-------- Records to process --------

## src/rtl/core/aesbcm_pkg.sv

```systemverilog
`default_nettype none
package aesbcm_pkg;

    localparam int unsigned BLK_W  = 128;
    localparam int unsigned WORD_W = 64;
    localparam int unsigned VB_W   = 5;
    localparam int unsigned CIDX_W = 4;
    localparam int unsigned RK_DEPTH = 15;
    localparam int unsigned RK_AW  = 4;

    localparam logic [CIDX_W-1:0] CFG_KEY0 = 4'd0;
    localparam logic [CIDX_W-1:0] CFG_KEY1 = 4'd1;
    localparam logic [CIDX_W-1:0] CFG_KEY2 = 4'd2;
    localparam logic [CIDX_W-1:0] CFG_KEY3 = 4'd3;
    localparam logic [CIDX_W-1:0] CFG_IV_HI = 4'd4;
    localparam logic [CIDX_W-1:0] CFG_IV_LO = 4'd5;
    localparam logic [CIDX_W-1:0] CFG_KLEN = 4'd6;
    localparam logic [CIDX_W-1:0] CFG_MODE = 4'd7;

    localparam logic [1:0] KLEN_192 = 2'd1;
    localparam logic [1:0] KLEN_256 = 2'd2;

    localparam logic [2:0] MODE_ECB_ENC = 3'd0;
    localparam logic [2:0] MODE_ECB_DEC = 3'd1;
    localparam logic [2:0] MODE_CBC_ENC = 3'd2;
    localparam logic [2:0] MODE_CBC_DEC = 3'd3;
    localparam logic [2:0] MODE_CFB_ENC = 3'd4;
    localparam logic [2:0] MODE_CFB_DEC = 3'd5;
    localparam logic [2:0] MODE_OFB     = 3'd6;
    localparam logic [2:0] MODE_CTR     = 3'd7;

    localparam logic [7:0] GF_POLY = 8'h1B;

    typedef enum logic [2:0] {
        S_IDLE,
        S_KEXP,
        S_LOAD,
        S_INIT,
        S_ROUND,
        S_FIN
    } t_state;

    typedef struct packed {
        logic             we;
        logic [RK_AW-1:0] addr;
        logic [BLK_W-1:0] data;
        logic             done;
    } t_kwr;

    localparam logic [7:0] SBOX [256] = '{
    8'h63,8'h7c,8'h77,8'h7b,8'hf2,8'h6b,8'h6f,8'hc5,8'h30,8'h01,8'h67,8'h2b,8'hfe,8'hd7,8'hab,8'h76,
    8'hca,8'h82,8'hc9,8'h7d,8'hfa,8'h59,8'h47,8'hf0,8'had,8'hd4,8'ha2,8'haf,8'h9c,8'ha4,8'h72,8'hc0,
    8'hb7,8'hfd,8'h93,8'h26,8'h36,8'h3f,8'hf7,8'hcc,8'h34,8'ha5,8'he5,8'hf1,8'h71,8'hd8,8'h31,8'h15,
    8'h04,8'hc7,8'h23,8'hc3,8'h18,8'h96,8'h05,8'h9a,8'h07,8'h12,8'h80,8'he2,8'heb,8'h27,8'hb2,8'h75,
    8'h09,8'h83,8'h2c,8'h1a,8'h1b,8'h6e,8'h5a,8'ha0,8'h52,8'h3b,8'hd6,8'hb3,8'h29,8'he3,8'h2f,8'h84,
    8'h53,8'hd1,8'h00,8'hed,8'h20,8'hfc,8'hb1,8'h5b,8'h6a,8'hcb,8'hbe,8'h39,8'h4a,8'h4c,8'h58,8'hcf,
    8'hd0,8'hef,8'haa,8'hfb,8'h43,8'h4d,8'h33,8'h85,8'h45,8'hf9,8'h02,8'h7f,8'h50,8'h3c,8'h9f,8'ha8,
    8'h51,8'ha3,8'h40,8'h8f,8'h92,8'h9d,8'h38,8'hf5,8'hbc,8'hb6,8'hda,8'h21,8'h10,8'hff,8'hf3,8'hd2,
    8'hcd,8'h0c,8'h13,8'hec,8'h5f,8'h97,8'h44,8'h17,8'hc4,8'ha7,8'h7e,8'h3d,8'h64,8'h5d,8'h19,8'h73,
    8'h60,8'h81,8'h4f,8'hdc,8'h22,8'h2a,8'h90,8'h88,8'h46,8'hee,8'hb8,8'h14,8'hde,8'h5e,8'h0b,8'hdb,
    8'he0,8'h32,8'h3a,8'h0a,8'h49,8'h06,8'h24,8'h5c,8'hc2,8'hd3,8'hac,8'h62,8'h91,8'h95,8'he4,8'h79,
    8'he7,8'hc8,8'h37,8'h6d,8'h8d,8'hd5,8'h4e,8'ha9,8'h6c,8'h56,8'hf4,8'hea,8'h65,8'h7a,8'hae,8'h08,
    8'hba,8'h78,8'h25,8'h2e,8'h1c,8'ha6,8'hb4,8'hc6,8'he8,8'hdd,8'h74,8'h1f,8'h4b,8'hbd,8'h8b,8'h8a,
    8'h70,8'h3e,8'hb5,8'h66,8'h48,8'h03,8'hf6,8'h0e,8'h61,8'h35,8'h57,8'hb9,8'h86,8'hc1,8'h1d,8'h9e,
    8'he1,8'hf8,8'h98,8'h11,8'h69,8'hd9,8'h8e,8'h94,8'h9b,8'h1e,8'h87,8'he9,8'hce,8'h55,8'h28,8'hdf,
    8'h8c,8'ha1,8'h89,8'h0d,8'hbf,8'he6,8'h42,8'h68,8'h41,8'h99,8'h2d,8'h0f,8'hb0,8'h54,8'hbb,8'h16};

    localparam logic [7:0] RSBOX [256] = '{
    8'h52,8'h09,8'h6a,8'hd5,8'h30,8'h36,8'ha5,8'h38,8'hbf,8'h40,8'ha3,8'h9e,8'h81,8'hf3,8'hd7,8'hfb,
    8'h7c,8'he3,8'h39,8'h82,8'h9b,8'h2f,8'hff,8'h87,8'h34,8'h8e,8'h43,8'h44,8'hc4,8'hde,8'he9,8'hcb,
    8'h54,8'h7b,8'h94,8'h32,8'ha6,8'hc2,8'h23,8'h3d,8'hee,8'h4c,8'h95,8'h0b,8'h42,8'hfa,8'hc3,8'h4e,
    8'h08,8'h2e,8'ha1,8'h66,8'h28,8'hd9,8'h24,8'hb2,8'h76,8'h5b,8'ha2,8'h49,8'h6d,8'h8b,8'hd1,8'h25,
    8'h72,8'hf8,8'hf6,8'h64,8'h86,8'h68,8'h98,8'h16,8'hd4,8'ha4,8'h5c,8'hcc,8'h5d,8'h65,8'hb6,8'h92,
    8'h6c,8'h70,8'h48,8'h50,8'hfd,8'hed,8'hb9,8'hda,8'h5e,8'h15,8'h46,8'h57,8'ha7,8'h8d,8'h9d,8'h84,
    8'h90,8'hd8,8'hab,8'h00,8'h8c,8'hbc,8'hd3,8'h0a,8'hf7,8'he4,8'h58,8'h05,8'hb8,8'hb3,8'h45,8'h06,
    8'hd0,8'h2c,8'h1e,8'h8f,8'hca,8'h3f,8'h0f,8'h02,8'hc1,8'haf,8'hbd,8'h03,8'h01,8'h13,8'h8a,8'h6b,
    8'h3a,8'h91,8'h11,8'h41,8'h4f,8'h67,8'hdc,8'hea,8'h97,8'hf2,8'hcf,8'hce,8'hf0,8'hb4,8'he6,8'h73,
    8'h96,8'hac,8'h74,8'h22,8'he7,8'had,8'h35,8'h85,8'he2,8'hf9,8'h37,8'he8,8'h1c,8'h75,8'hdf,8'h6e,
    8'h47,8'hf1,8'h1a,8'h71,8'h1d,8'h29,8'hc5,8'h89,8'h6f,8'hb7,8'h62,8'h0e,8'haa,8'h18,8'hbe,8'h1b,
    8'hfc,8'h56,8'h3e,8'h4b,8'hc6,8'hd2,8'h79,8'h20,8'h9a,8'hdb,8'hc0,8'hfe,8'h78,8'hcd,8'h5a,8'hf4,
    8'h1f,8'hdd,8'ha8,8'h33,8'h88,8'h07,8'hc7,8'h31,8'hb1,8'h12,8'h10,8'h59,8'h27,8'h80,8'hec,8'h5f,
    8'h60,8'h51,8'h7f,8'ha9,8'h19,8'hb5,8'h4a,8'h0d,8'h2d,8'he5,8'h7a,8'h9f,8'h93,8'hc9,8'h9c,8'hef,
    8'ha0,8'he0,8'h3b,8'h4d,8'hae,8'h2a,8'hf5,8'hb0,8'hc8,8'heb,8'hbb,8'h3c,8'h83,8'h53,8'h99,8'h61,
    8'h17,8'h2b,8'h04,8'h7e,8'hba,8'h77,8'hd6,8'h26,8'he1,8'h69,8'h14,8'h63,8'h55,8'h21,8'h0c,8'h7d};

    function automatic logic [7:0] xt(input logic [7:0] a);
        return {a[6:0], 1'b0} ^ (a[7] ? GF_POLY : 8'h00);
    endfunction

    function automatic logic [31:0] sub_word(input logic [31:0] w);
        return {SBOX[w[31:24]], SBOX[w[23:16]], SBOX[w[15:8]], SBOX[w[7:0]]};
    endfunction

endpackage
`default_nettype wire

```

## src/rtl/core/aesbcm_key_sched.sv

```systemverilog
`default_nettype none
module aesbcm_key_sched (
    input  wire logic                i_clk,
    input  wire logic                i_rst_n,
    input  wire logic                i_start,
    input  wire logic [255:0]        i_key,
    input  wire logic [1:0]          i_key_length,
    output aesbcm_pkg::t_kwr         o_kwr
);
    import aesbcm_pkg::*;

    logic        r_busy;
    logic [5:0]  r_i;
    logic [2:0]  r_imod;
    logic [7:0]  r_rc;
    logic [31:0] r_win [8];
    logic [95:0] r_row;
    logic        r_we;
    logic        r_done;
    logic [RK_AW-1:0] r_addr;
    logic [BLK_W-1:0] r_data;

    logic [3:0]  nk;
    logic [5:0]  total;
    logic [2:0]  old_idx;
    logic [31:0] t;
    logic [31:0] w;
    logic        use_rc;

    assign o_kwr = '{we: r_we, addr: r_addr, data: r_data, done: r_done};

    always_comb begin
        case (i_key_length)
            KLEN_192: begin
                nk = 4'd6;
                total = 6'd52;
                old_idx = 3'd2;
            end
            KLEN_256: begin
                nk = 4'd8;
                total = 6'd60;
                old_idx = 3'd0;
            end
            default: begin
                nk = 4'd4;
                total = 6'd44;
                old_idx = 3'd4;
            end
        endcase
    end

    always_comb begin
        t = r_win[7];
        use_rc = 1'b0;
        if ({2'b00, r_i} < {4'b0000, nk}) begin
            w = i_key[255 - 32*r_i[2:0] -: 32];
        end else begin
            if (r_imod == 3'd0) begin
                t = sub_word({r_win[7][23:0], r_win[7][31:24]}) ^ {r_rc, 24'h000000};
                use_rc = 1'b1;
            end else if (nk == 4'd8 && r_imod == 3'd4) begin
                t = sub_word(r_win[7]);
            end
            w = r_win[old_idx] ^ t;
        end
    end

    always_ff @(posedge i_clk) begin
        if (!i_rst_n) begin
            r_busy <= 1'b0;
            r_we <= 1'b0;
            r_done <= 1'b0;
        end else begin
            r_we <= 1'b0;
            r_done <= 1'b0;
            if (i_start) begin
                r_busy <= 1'b1;
            end else if (r_busy) begin
                r_we <= (r_i[1:0] == 2'd3);
                if (r_i == total - 6'd1) begin
                    r_busy <= 1'b0;
                    r_done <= 1'b1;
                end
            end
        end
    end

    always_ff @(posedge i_clk) begin
        if (i_start) begin
            r_i <= '0;
            r_imod <= '0;
            r_rc <= 8'h01;
        end else if (r_busy) begin
            for (int k = 0; k < 7; k++) r_win[k] <= r_win[k+1];
            r_win[7] <= w;
            r_row <= {r_row[63:0], w};
            r_addr <= r_i[5:2];
            r_data <= {r_row, w};
            r_i <= r_i + 6'd1;
            r_imod <= ({1'b0, r_imod} == nk - 4'd1) ? 3'd0 : r_imod + 3'd1;
            if (use_rc) r_rc <= xt(r_rc);
        end
    end
endmodule
`default_nettype wire

```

--------

*Aim of the task*. The required output is every line above that contains the string "unsigned".

*Exercise result*.
    localparam int unsigned BLK_W  = 128;
    localparam int unsigned WORD_W = 64;
    localparam int unsigned VB_W   = 5;
    localparam int unsigned CIDX_W = 4;
    localparam int unsigned RK_DEPTH = 15;
    localparam int unsigned RK_AW  = 4;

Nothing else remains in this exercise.